Resistance of neuroendocrine tumours to somatostatin analogs

Abstract

ABSTRACT Introduction A common feature shared by most neuroendocrine tumors (NETs) is the expression on their surface of somatostatin receptors (SSTRs) that are essential for their pathophysiological regulation, diagnosis, and management. The first-generation synthetic somatostatin analogs (SSAs), octreotide and lanreotide, constitute the cornerstone of treatment for growth hormone secreting pituitary adenomas and functioning, progressive functioning, and non-functioning gastro-entero-pancreatic (GEP-NETs). SSAs exert their mechanism of action through binding to the SSTRs; however, their therapeutic response is frequently attenuated or diminished by the development of resistance. The phenomenon of resistance is complex implicating the presence of additional epigenetic and genetic mechanisms.

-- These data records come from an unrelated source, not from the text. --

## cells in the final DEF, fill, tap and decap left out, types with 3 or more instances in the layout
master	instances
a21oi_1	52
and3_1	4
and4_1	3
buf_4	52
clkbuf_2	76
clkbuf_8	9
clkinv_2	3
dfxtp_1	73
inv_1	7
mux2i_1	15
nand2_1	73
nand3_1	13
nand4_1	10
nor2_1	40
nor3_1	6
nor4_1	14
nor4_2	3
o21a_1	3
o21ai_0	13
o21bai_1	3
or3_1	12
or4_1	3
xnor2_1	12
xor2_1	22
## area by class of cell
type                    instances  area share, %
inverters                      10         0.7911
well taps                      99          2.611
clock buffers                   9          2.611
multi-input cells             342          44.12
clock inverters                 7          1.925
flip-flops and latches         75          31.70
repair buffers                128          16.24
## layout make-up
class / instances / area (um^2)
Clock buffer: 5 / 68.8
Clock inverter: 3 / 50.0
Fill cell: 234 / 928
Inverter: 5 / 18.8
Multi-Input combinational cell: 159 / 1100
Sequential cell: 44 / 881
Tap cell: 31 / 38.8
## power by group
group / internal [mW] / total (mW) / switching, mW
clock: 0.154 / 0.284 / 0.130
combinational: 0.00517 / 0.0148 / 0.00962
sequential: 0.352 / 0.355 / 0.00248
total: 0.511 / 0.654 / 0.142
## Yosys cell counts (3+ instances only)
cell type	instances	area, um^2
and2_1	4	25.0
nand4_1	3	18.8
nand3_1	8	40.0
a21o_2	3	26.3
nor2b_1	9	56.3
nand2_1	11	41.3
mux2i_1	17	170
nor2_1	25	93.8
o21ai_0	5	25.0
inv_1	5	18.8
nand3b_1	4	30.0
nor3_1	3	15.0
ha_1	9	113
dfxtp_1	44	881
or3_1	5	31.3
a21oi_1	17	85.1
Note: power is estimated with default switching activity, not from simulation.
<file path="config.mk">
export PLATFORM = sky130hd
export DESIGN_NAME = mem_arbiter
export DESIGN_NICKNAME = d
export VERILOG_FILES = /design/src/rtl/mem_arbiter.sv
export SDC_FILE = /design/constraint.sdc
export NUM_CORES = 1
export LEC_CHECK = 0
export CAP_MARGIN = 0
export CORE_UTILIZATION = 40
export DETAILED_ROUTE_END_ITERATION = 16
export GPL_ROUTABILITY_DRIVEN = 1
export GPL_TIMING_DRIVEN = 0
export PLACE_DENSITY = 0.95
export SETUP_SLACK_MARGIN = 0.2
export SYNTH_ARGS = -nofsm -noshare
export SYNTH_HDL_FRONTEND = slang
export SYNTH_SLANG_ARGS = --single-unit
</file>
<file path="constraint.sdc">
create_clock -name clock -period 3.2 [get_ports clock]
set_input_delay 0.64 -clock clock [delete_from_list [all_inputs] [get_ports clock]]
set_output_delay 0.64 -clock clock [all_outputs]
set_load 0.005 [all_outputs]
</file>
`config.mk`:
```
export PLATFORM = sky130hd
export DESIGN_NAME = bounce_glyph_sprite_flat
export DESIGN_NICKNAME = d
export VERILOG_FILES = /design/src/rtl/bounce_glyph_sprite_if.sv /design/src/rtl/bounce_glyph_sprite.sv /design/src/flat_wrapper.sv
export SDC_FILE = /design/constraint.sdc
export NUM_CORES = 1
export LEC_CHECK = 0
export CORE_ASPECT_RATIO = 0.6
export CORE_MARGIN = 2
export CORE_UTILIZATION = 45
export CTS_CLUSTER_SIZE = 16
export DETAILED_ROUTE_END_ITERATION = 6
export GPL_TIMING_DRIVEN = 0
export HOLD_SLACK_MARGIN = 0.12
export SYNTH_ARGS = -nofsm -noshare
export SYNTH_HDL_FRONTEND = slang
export SYNTH_SLANG_ARGS = --single-unit
```
`constraint.sdc`:
```
create_clock -name clk -period 5.4 [get_ports clk]
set_input_delay 1.08 -clock clk [delete_from_list [all_inputs] [get_ports clk]]
set_output_delay 1.08 -clock clk [all_outputs]
set_load 0.01 [all_outputs]
```
`src/rtl/bounce_glyph_sprite_if.sv`:
```
// Bitmap load bus for bounce_glyph_sprite.
//   bm_we   : row write strobe
//   bm_addr : row to write (log2(H) bits)
//   bm_data : row pixels, bit W-1 is the leftmost pixel
// master drives the bus (host side), slave receives it (sprite side).
interface bounce_glyph_sprite_if #(
  parameter int unsigned W = 32,
  parameter int unsigned H = 16
);
  localparam int unsigned AW = $clog2(H);

  logic          bm_we;
  logic [AW-1:0] bm_addr;
  logic [W-1:0]  bm_data;

  modport master (output bm_we, output bm_addr, output bm_data);
  modport slave  (input  bm_we, input  bm_addr, input  bm_data);
endinterface

```
`src/rtl/bounce_glyph_sprite.sv`:
```
// Bouncing monochrome sprite for the VGA pixel path.
// Draws a host-loadable W x H bitmap at (x_reg, y_reg), moves it on each
// frame tick with edge bounce, and emits a registered pixel-on flag/colour.
//   clk, reset         : pixel clock, synchronous active-high reset
//   video_on           : visible-area flag
//   refr_tick          : one-cycle frame tick
//   pix_x, pix_y       : current pixel coordinates
//   move_en            : 1 = bounce motion, 0 = hold position
//   bm                 : bitmap row write bus (slave)
//   sprite_on/_rgb     : registered pixel-on and colour (1 cycle latency)
//   pos_x, pos_y       : current top-left corner
//   edge_hit           : one-cycle pulse when either axis bounces
module bounce_glyph_sprite #(
  parameter int unsigned W     = 32,
  parameter int unsigned H     = 16,
  parameter int unsigned X0    = 300,
  parameter int unsigned Y0    = 10,
  parameter int unsigned SCR_W = 640,
  parameter int unsigned SCR_H = 480,
  parameter int unsigned VX    = 1,
  parameter int unsigned VY    = 1,
  parameter logic [2:0]  RGB   = 3'b101
) (
  input  logic                  clk,
  input  logic                  reset,
  input  logic                  video_on,
  input  logic                  refr_tick,
  input  logic [9:0]            pix_x,
  input  logic [9:0]            pix_y,
  input  logic                  move_en,
  bounce_glyph_sprite_if.slave  bm,
  output logic                  sprite_on,
  output logic [2:0]            sprite_rgb,
  output logic [9:0]            pos_x,
  output logic [9:0]            pos_y,
  output logic                  edge_hit
);
  localparam int unsigned CW = $clog2(W);
  localparam int unsigned AW = $clog2(H);
  localparam logic [10:0] XLIM = 11'(SCR_W - W);
  localparam logic [10:0] YLIM = 11'(SCR_H - H);

  logic [W-1:0] bitmap [H];
  logic [9:0]   x_reg, y_reg;
  logic         dir_x, dir_y;

  logic [10:0]  x_sum, y_sum;
  logic [9:0]   x_nxt, y_nxt;
  logic         dir_x_nxt, dir_y_nxt, hit_x, hit_y;

  logic         in_box, pix_bit, on_c;
  logic [CW-1:0] col;
  logic [AW-1:0] row;

  assign pos_x = x_reg;
  assign pos_y = y_reg;

  // Next position per axis; 11-bit sums so the upper-limit compare cannot wrap.
  always_comb begin
    x_sum     = {1'b0, x_reg} + 11'(VX);
    y_sum     = {1'b0, y_reg} + 11'(VY);
    x_nxt     = x_reg;
    y_nxt     = y_reg;
    dir_x_nxt = dir_x;
    dir_y_nxt = dir_y;
    hit_x     = 1'b0;
    hit_y     = 1'b0;

    if (dir_x) begin
      if (x_sum > XLIM) begin
        x_nxt = XLIM[9:0]; dir_x_nxt = 1'b0; hit_x = 1'b1;
      end else begin
        x_nxt = x_sum[9:0];
      end
    end else if ({1'b0, x_reg} < 11'(VX)) begin
      x_nxt = '0; dir_x_nxt = 1'b1; hit_x = 1'b1;
    end else begin
      x_nxt = x_reg - 10'(VX);
    end

    if (dir_y) begin
      if (y_sum > YLIM) begin
        y_nxt = YLIM[9:0]; dir_y_nxt = 1'b0; hit_y = 1'b1;
      end else begin
        y_nxt = y_sum[9:0];
      end
    end else if ({1'b0, y_reg} < 11'(VY)) begin
      y_nxt = '0; dir_y_nxt = 1'b1; hit_y = 1'b1;
    end else begin
      y_nxt = y_reg - 10'(VY);
    end
  end

  // Pixel decode: full-width box test, then low-bit offsets select the bitmap bit.
  always_comb begin
    in_box  = ({1'b0, pix_x} >= {1'b0, x_reg}) &&
              ({1'b0, pix_x} <  ({1'b0, x_reg} + 11'(W))) &&
              ({1'b0, pix_y} >= {1'b0, y_reg}) &&
              ({1'b0, pix_y} <  ({1'b0, y_reg} + 11'(H)));
    col     = CW'(pix_x - x_reg);
    row     = AW'(pix_y - y_reg);
    pix_bit = bitmap[row][CW'(W - 1) - col];
    on_c    = video_on & in_box & pix_bit;
  end

  // State and output registers; reset wins over a same-cycle bitmap write.
  always_ff @(posedge clk) begin
    if (reset) begin
      for (int i = 0; i < int'(H); i++) bitmap[i] <= '0;
      x_reg      <= 10'(X0);
      y_reg      <= 10'(Y0);
      dir_x      <= 1'b1;
      dir_y      <= 1'b1;
      sprite_on  <= 1'b0;
      sprite_rgb <= 3'b000;
      edge_hit   <= 1'b0;
    end else begin
      if (bm.bm_we) bitmap[bm.bm_addr] <= bm.bm_data;
      if (refr_tick && move_en) begin
        x_reg    <= x_nxt;
        y_reg    <= y_nxt;
        dir_x    <= dir_x_nxt;
        dir_y    <= dir_y_nxt;
        edge_hit <= hit_x | hit_y;
      end else begin
        edge_hit <= 1'b0;
      end
      sprite_on  <= on_c;
      sprite_rgb <= on_c ? RGB : 3'b000;
    end
  end
endmodule

```
`src/flat_wrapper.sv`:
```
// flat-port wrapper written by rule: the top's interface ports become plain ports
module bounce_glyph_sprite_flat 
#(
  parameter int unsigned W     = 32,
  parameter int unsigned H     = 16,
  parameter int unsigned X0    = 300,
  parameter int unsigned Y0    = 10,
  parameter int unsigned SCR_W = 640,
  parameter int unsigned SCR_H = 480,
  parameter int unsigned VX    = 1,
  parameter int unsigned VY    = 1,
  parameter logic [2:0]  RGB   = 3'b101
)
  (clk, reset, video_on, refr_tick, pix_x, pix_y, move_en, sprite_on, sprite_rgb, pos_x, pos_y, edge_hit, bm_bm_we, bm_bm_addr, bm_bm_data);
  bounce_glyph_sprite_if #(.W(W), .H(H)) bm_i ();
  input  logic clk;
  input  logic reset;
  input  logic video_on;
  input  logic refr_tick;
  input  logic [9:0] pix_x;
  input  logic [9:0] pix_y;
  input  logic move_en;
  output logic sprite_on;
  output logic [2:0] sprite_rgb;
  output logic [9:0] pos_x;
  output logic [9:0] pos_y;
  output logic edge_hit;
  input wire logic [$bits(bm_i.bm_we)-1:0] bm_bm_we;
  input wire logic [$bits(bm_i.bm_addr)-1:0] bm_bm_addr;
  input wire logic [$bits(bm_i.bm_data)-1:0] bm_bm_data;
  assign bm_i.bm_we = bm_bm_we;
  assign bm_i.bm_addr = bm_bm_addr;
  assign bm_i.bm_data = bm_bm_data;
  bounce_glyph_sprite #(.W(W), .H(H), .X0(X0), .Y0(Y0), .SCR_W(SCR_W), .SCR_H(SCR_H), .VX(VX), .VY(VY), .RGB(RGB)) u_core (.clk(clk), .reset(reset), .video_on(video_on), .refr_tick(refr_tick), .pix_x(pix_x), .pix_y(pix_y), .move_en(move_en), .bm(bm_i), .sprite_on(sprite_on), .sprite_rgb(sprite_rgb), .pos_x(pos_x), .pos_y(pos_y), .edge_hit(edge_hit));
endmodule
```
; Word-level counts from Yosys, hierarchy flattened
; Memories as Yosys holds them, arrays and structs flattened.
; Cells that the tools add are included.
[totals]
ff_bits = 27
ram_bits = 512
input_bits = 62
out_inout_bits = 25
wordCells = 63
mem_count = 1
[mem_list]
columns = name, depth, width, read_ports, rd_clocked_by_memory_dff, write_ports, line_no
row1 = u_core.bitmap, 16, 32, 1, 0, 16, bounce_glyph_sprite.sv:43  ; logic [W-1:0] bitmap [H];
[op_classes]
addsub = 9
order_cmp = 9
muxes = 27
bitwise_logic = 4
n_reduce_logical = 6
[op_table]
columns = cell, count
row1 = $mux 10, 6
row2 = $mux 32, 1
row3 = $reduce_or 32->1, 1
row4 = $add 10x1->11 const B, 2
row5 = $lt 10x11->1, 2
row6 = $ge 10x10->1, 2
row7 = $lt 10x1->1 const B, 2
row8 = $sub 10x1->10 const B, 2
row9 = $mux 1, 17
row10 = $add 10x5->11 const B, 1
row11 = $add 10x6->11 const B, 1
row12 = $gt 11x10->1 const B, 1
row13 = $gt 11x9->1 const B, 1
row14 = $lt 5x6->1 const B, 1
row15 = $bmux 1 s5, 1
row16 = $sub 5x5->5, 1
row17 = $sub 5x5->5 const A, 1
row18 = $logic_and 1x1->1, 4
row19 = $mux 4, 1
row20 = $sub 4x4->4, 1
row21 = $mux 3, 1
row22 = $and 1x1->1, 2
row23 = $reduce_or 2->1, 1
row24 = $not 1->1, 1
row25 = $or 1x1->1, 1

; Depth between registers and ports, before layout
; Gate-level depths: netlist (run 1).
[depth]
depth_word = 8
depth_mapped = 15
mapped_depth_nobuf = 12

; Worst setup path after synthesis (run 1)
; Ideal clock, no wire load.
[synth_timing]
path_kind = input to register
from = input reset
to = memory u_core.bitmap[12][0], enable pin
setup_time_ps = 466
arrival_time_ps = 3981
required_time_ps = 4934
path_slack_ps = 953
path_stages = 5
n_path_buf = 1
path_cell_list = inv_1 -> nand2_1 -> or3_1 -> clkbuf_1 -> o21ai_0
[synth_rtl]
columns = item, line_no
row1 = start: declaration, flat_wrapper.sv:17  ; input logic reset;
row2 = end: declaration, bounce_glyph_sprite.sv:43

; Worst setup path in the final report (run 1)
[layout_timing]
from = input pix_y[0]
to = register u_core.sprite_rgb[0]
[layout_via]
elab_chain_len = 6
elab_cells_between_ends = 11
cone_classes = add/sub: 1 / order compare: 2 / mux: 3 / bitwise: 2 / reduce/logical: 2 / memory: 1
[layout_lines]
columns = item, line_no
row1 = start: declaration, flat_wrapper.sv:21  ; input logic [9:0] pix_y;
row2 = $sub 4x4->4 / $ge 10x10->1 (equally long branches), "bounce_glyph_sprite.sv:101, bounce_glyph_sprite.sv:98"
row3 = $mem_v2 16x32 / $logic_and 1x1->1 (equally long branches), -
row4 = $bmux 1 s5 / $logic_and 1x1->1 (equally long branches), "bounce_glyph_sprite.sv:102, bounce_glyph_sprite.sv:98"
row5 = $mux 1 (implied by the code) / $and 1x1->1 (equally long branches), "bounce_glyph_sprite.sv:102, bounce_glyph_sprite.sv:103"
row6 = $and 1x1->1 *, bounce_glyph_sprite.sv:103  ; on_c = video_on & in_box & pix_bit;
row7 = $mux 3 *, bounce_glyph_sprite.sv:129  ; sprite_rgb <= on_c ? RGB : 3'b000;
row8 = end signal: assignment, bounce_glyph_sprite.sv:129
row9 = end: declaration, bounce_glyph_sprite.sv:33  ; output logic [2:0] sprite_rgb,
; Mark *: on every way between the ends. The rest lies on a longest branch, timed or not. The select of a mux whose other input is x is not followed.
; A chain may end at the register's enable or synchronous reset.

==> results.txt, run 1 <==
* Commonest cells after routing, fill and taps aside: sky130_fd_sc_hd__and2_1 (513), sky130_fd_sc_hd__edfxtp_1 (512), sky130_fd_sc_hd__mux4_2 (146)
- The floorplan step defined a die boundary enclosing 0.0606 sq mm.
* DIE HEIGHT: 191 um
- Crit start category: primary input
- Total via count in the routed design: 16,633
- The clock passes through at most 3 buffers.
* Syn Std Cell Area: 0.0263 sq mm
- Critical path capture point type: flop
* Category of cells accounting for the largest share of critical-path delay: buffers and inverters
* Commonest non-fill, non-tap cell in the layout: sky130_fd_sc_hd__and2_1
- Across the whole layout, storage elements account for 0.0159 sq mm.
- Library cell contributing the largest single delay on the critical path: sky130_fd_sc_hd__buf_1
* Later-pin clock latency in the skew report: 0.60 ns
* Setup tns final: 0 ns
- The final layout contains routed wiring with a total length of 80.1 mm.
- Cell chosen for the clock root: sky130_fd_sc_hd__clkbuf_16
- Clock skew on the completed layout was measured at 0.0148 ns.
* Status: completed
* DRC violations left: 0
- After the first detailed-routing iteration, the DRC count stood at 2,105.
- After detailed placement, the total cell area comes to 0.0286 sq mm.
- I/O pins: 87
* Fin nets: 2,084
* Type of the most critical hold path: reg -> reg
* Clock sink total: 536
- Area of the core region: 0.0577 sq mm
* HPWL reported at the end of detailed placement: 54.6 mm
- Fill cells in the final layout number 4,880.
* Proportion of register bits with asynchronous set or reset after synthesis: 0%
- Dividing the detail-routed via count by the number of cells gives 5.98.
* Slew Limit Fails: 0
- For this run, the total global-route usage over all layers was measured as 26.7%.
- Across the VDD grid, the largest voltage drop is 235 uV.
* Number of synthesized flops with an enable pin: 512
- The via count of the first global-routing pass was 16,318.
* Critical Path, Cell by Cell: clkdlybuf4s50_1 > inv_1 > ha_1 > inv_1 > fa_1 > buf_4 > buf_6 > buf_2 > buf_1 > mux4_2 > mux2i_1 > nor3_1 > nor3_1 > o211ai_1 > nand4_1 > nor4_1
* Clock-pin slew on the worst setup and hold paths: 0.07 ns
* Leakage: 0.0104 uW
- Starting Density: 45.7%
* Final instance area: 0.0301 sq mm
- Library cells used by synthesis: 69
* CP max stage delay: 0.75 ns
* Post-route fraction of the period consumed by the critical path: 97.3%
- The initialized floorplan defines 68 standard-cell rows.
* Final antenna-violating net count: 0
- Across the run, the number of max-cap violations was 0.
- Max Fclk: 0.190 GHz
- The area growth from synthesis to layout is 14.4%.
- Routability-driven placement finished with a final weighted congestion of 0.901.
- Synthesized instance count: 1,826
- The number of clock buffers added by TritonCTS is 50.
- Summing internal, switching and leakage power gives 9730 uW.
* Minimum clock period after layout: 5.26 ns
- Initial DRT Pass Iterations: 5
* Synthesized Nets: 1,933
- Each instance of the synthesized netlist takes up on average 14.4 sq um.
- Endpoint required time on the critical path: 5.82 ns
- After detailed routing, the average wire length per cell comes to 28.8 um.
- Data on the critical path arrives at its endpoint at 5.68 ns.
- Share of cells above drive strength 1: 14.5%
* Htree depth: 2
* Die outline width: 316 um
* Antenna violations before repair: 2
* Worst max-slew margin expressed relative to the limit: 10.1%
* Global-route wire length before repair: 114 mm
- Yosys printed 0 warnings.
- In this run the power density over the cells is 323 mW/mm^2.
* Highest fanout seen on the critical path: 10
* Number of register bits inferred by synthesis: 536
- Flip-flop cell with the highest count after synthesis: sky130_fd_sc_hd__edfxtp_1
* Overflow left after global routing: 0
- Before CTS, the worst setup slack after placement is -0.577 ns.
* Largest net degree at the start of global routing: 33
- Final-report hold violation count: 0
* Multi-input gate area: 0.00979 sq mm
- Part of the Yosys area used for sequential elements: 60.2%
- Buffers placed on the I/O ports in this run total 85.
- WP buf/inv: 7
- Type of the worst setup path: in -> reg
* Setup violations, final: 0
- Setup repair after global routing missed its margin: false
* Actual transition at the worst max-transition pin: 1.34 ns
- Setup slack after layout: 0.144 ns
- Clock tree from TritonCTS: done
[cell type report]
class	count	area share, %
timing repair buffer	100	3.93
multi-input combinational	1105	32.5
buffer	150	2.37
clock buffer	69	4.49
sequential	536	52.6
clock inverter	15	0.469
inverter	34	0.424
antenna	2	0.0166
tap	770	3.20
[metrics by stage]
stage	cells	hold slack, ns	utilization, %
after floorplan	1826	0.550	-
after global placement	2681	0.560	48.8
after detailed placement	2695	0.568	49.6
after CTS	2779	0.579	52.2
after global routing	2780	0.633	52.2
final	2781	0.595	52.2
[power by group]
group          switching [uW]  internal (uW)
Clock                    1580           1840
Combinational             852            615
Sequential               63.4           4770
[worst paths after layout]
kind                         from                   end  slack (ns)  depth (start not counted)
hold / removal    u_core.pos_y[7]       u_core.pos_y[7]        0.59                          2
hold reg to reg   u_core.pos_y[7]       u_core.pos_y[7]        0.59                          2
setup reg to reg  u_core.pos_y[1]  u_core.sprite_rgb[0]        0.54                         13
setup / recovery         pix_y[0]  u_core.sprite_rgb[0]        0.14                         16
[Yosys cell counts (8+ instances only)]
| master | instances | share of area (%) |
|---|---|---|
| sky130_fd_sc_hd__nand2_1 | 25 | 0.36 |
| sky130_fd_sc_hd__mux2i_1 | 23 | 0.87 |
| sky130_fd_sc_hd__edfxtp_1 | 512 | 58 |
| sky130_fd_sc_hd__buf_2 | 14 | 0.27 |
| sky130_fd_sc_hd__nor3_1 | 26 | 0.49 |
| sky130_fd_sc_hd__inv_1 | 33 | 0.47 |
| sky130_fd_sc_hd__ha_1 | 43 | 2.0 |
| sky130_fd_sc_hd__a211oi_1 | 24 | 0.68 |
| sky130_fd_sc_hd__buf_6 | 9 | 0.38 |
| sky130_fd_sc_hd__clkbuf_1 | 112 | 1.6 |
| sky130_fd_sc_hd__a21o_1 | 11 | 0.31 |
| sky130_fd_sc_hd__o211ai_1 | 8 | 0.23 |
| sky130_fd_sc_hd__nor2_1 | 44 | 0.63 |
| sky130_fd_sc_hd__a21oi_1 | 33 | 0.63 |
| sky130_fd_sc_hd__nand3_1 | 26 | 0.49 |
| sky130_fd_sc_hd__and2_1 | 513 | 12 |
| sky130_fd_sc_hd__buf_4 | 14 | 0.40 |
| sky130_fd_sc_hd__o21ai_0 | 32 | 0.61 |
| sky130_fd_sc_hd__nor2b_1 | 14 | 0.33 |
| sky130_fd_sc_hd__xnor2_1 | 20 | 0.66 |
| sky130_fd_sc_hd__dfxtp_1 | 24 | 1.8 |
| sky130_fd_sc_hd__mux4_2 | 146 | 12 |
[worst register-to-register path, cell delays in order (launching register included)]
cell and delay, ns:
sky130_fd_sc_hd__dfxtp_1 0.53, sky130_fd_sc_hd__inv_1 0.22, sky130_fd_sc_hd__fa_1 0.56, sky130_fd_sc_hd__buf_4 0.24, sky130_fd_sc_hd__buf_6 0.22, sky130_fd_sc_hd__buf_2 0.43, sky130_fd_sc_hd__buf_1 0.75, sky130_fd_sc_hd__mux4_2 0.37
sky130_fd_sc_hd__mux2i_1 0.09, sky130_fd_sc_hd__nor3_1 0.19, sky130_fd_sc_hd__nor3_1 0.09, sky130_fd_sc_hd__o211ai_1 0.24, sky130_fd_sc_hd__nand4_1 0.16, sky130_fd_sc_hd__nor4_1 0.60
[layer usage]
| layer | track usage (%) | vias to the layer above | part of all wire [%] |
|---|---|---|---|
| li1 | - | 7069 | - |
| met1 | 40.1 | 8490 | 44 |
| met2 | 37.5 | 945 | 42 |
| met3 | 8.45 | 125 | 12 |
| met4 | 5.81 | 4 | 2.0 |
| met5 | 2.27 | - | 0.23 |
[sequential cells by signal (all words and copies together), names as in the netlist]
register and flops:
u_core.pos_y 10, u_core.sprite_rgb 1, u_core.bitmap 512, u_core.edge_hit 1, u_core.dir_y 1, u_core.dir_x 1, u_core.pos_x 10
[cell families after synthesis]
| logic type | synth area share (%) |
|---|---|
| AO/OA/AOI/OAI | 4.57 |
| AND/OR/NAND/NOR | 15.5 |
| other | 0.0142 |
| XOR/XNOR | 0.798 |
| flip-flops | 60.2 |
| multiplexers | 13.5 |
| adder cells (fa/ha/maj) | 2.19 |
| buffers and inverters | 3.20 |
[repair_timing]
item                       4_1_cts  5_1_grt
buffers inserted                 0        0
resized for setup                0        6
hold buffers                     0        0
setup endpoints to repair        0        1
Note: power is estimated with default switching activity, not from simulation.
==> run 2: changes to the inputs <==
--- a/config.mk
+++ b/config.mk
@@ -12,6 +12,8 @@
 export DETAILED_ROUTE_END_ITERATION = 6
 export GPL_TIMING_DRIVEN = 0
 export HOLD_SLACK_MARGIN = 0.12
+export SKIP_CTS_REPAIR_TIMING = 1
+export SLEW_MARGIN = 25
 export SYNTH_ARGS = -nofsm -noshare
 export SYNTH_HDL_FRONTEND = slang
 export SYNTH_SLANG_ARGS = --single-unit
==> run 2 against run 1 <==
Against the previous run: non-clock buffer count increased by 11; register-to-register slack improved by 0.06 ns; via count decreased by 0.34%; die area unchanged; fmax decreased by 0.25%; combinational power about the same; largest power group unchanged; worst hold slack got worse by 0.0036 ns; utilization increased by 0.92 points.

Areas covered We aim to analyze the molecular, genetic, and epigenetic mechanisms of resistance to SSA treatment. We also summarize recent clinical data related to the development of resistance on conventional and non-conventional modes of administration of the first-generation SSAs and the second-generation SSA pasireotide. We explore mechanisms used to counteract the resistance to SSAs using higher doses or more frequent mode of administration of SSAs and/or combination treatments. Expert opinion There is considerable heterogeneity in the development of resistance to SSAs that is tumor-specific necessitating the delineation of the underlying pathophysiological processes to further expand their therapeutic applications.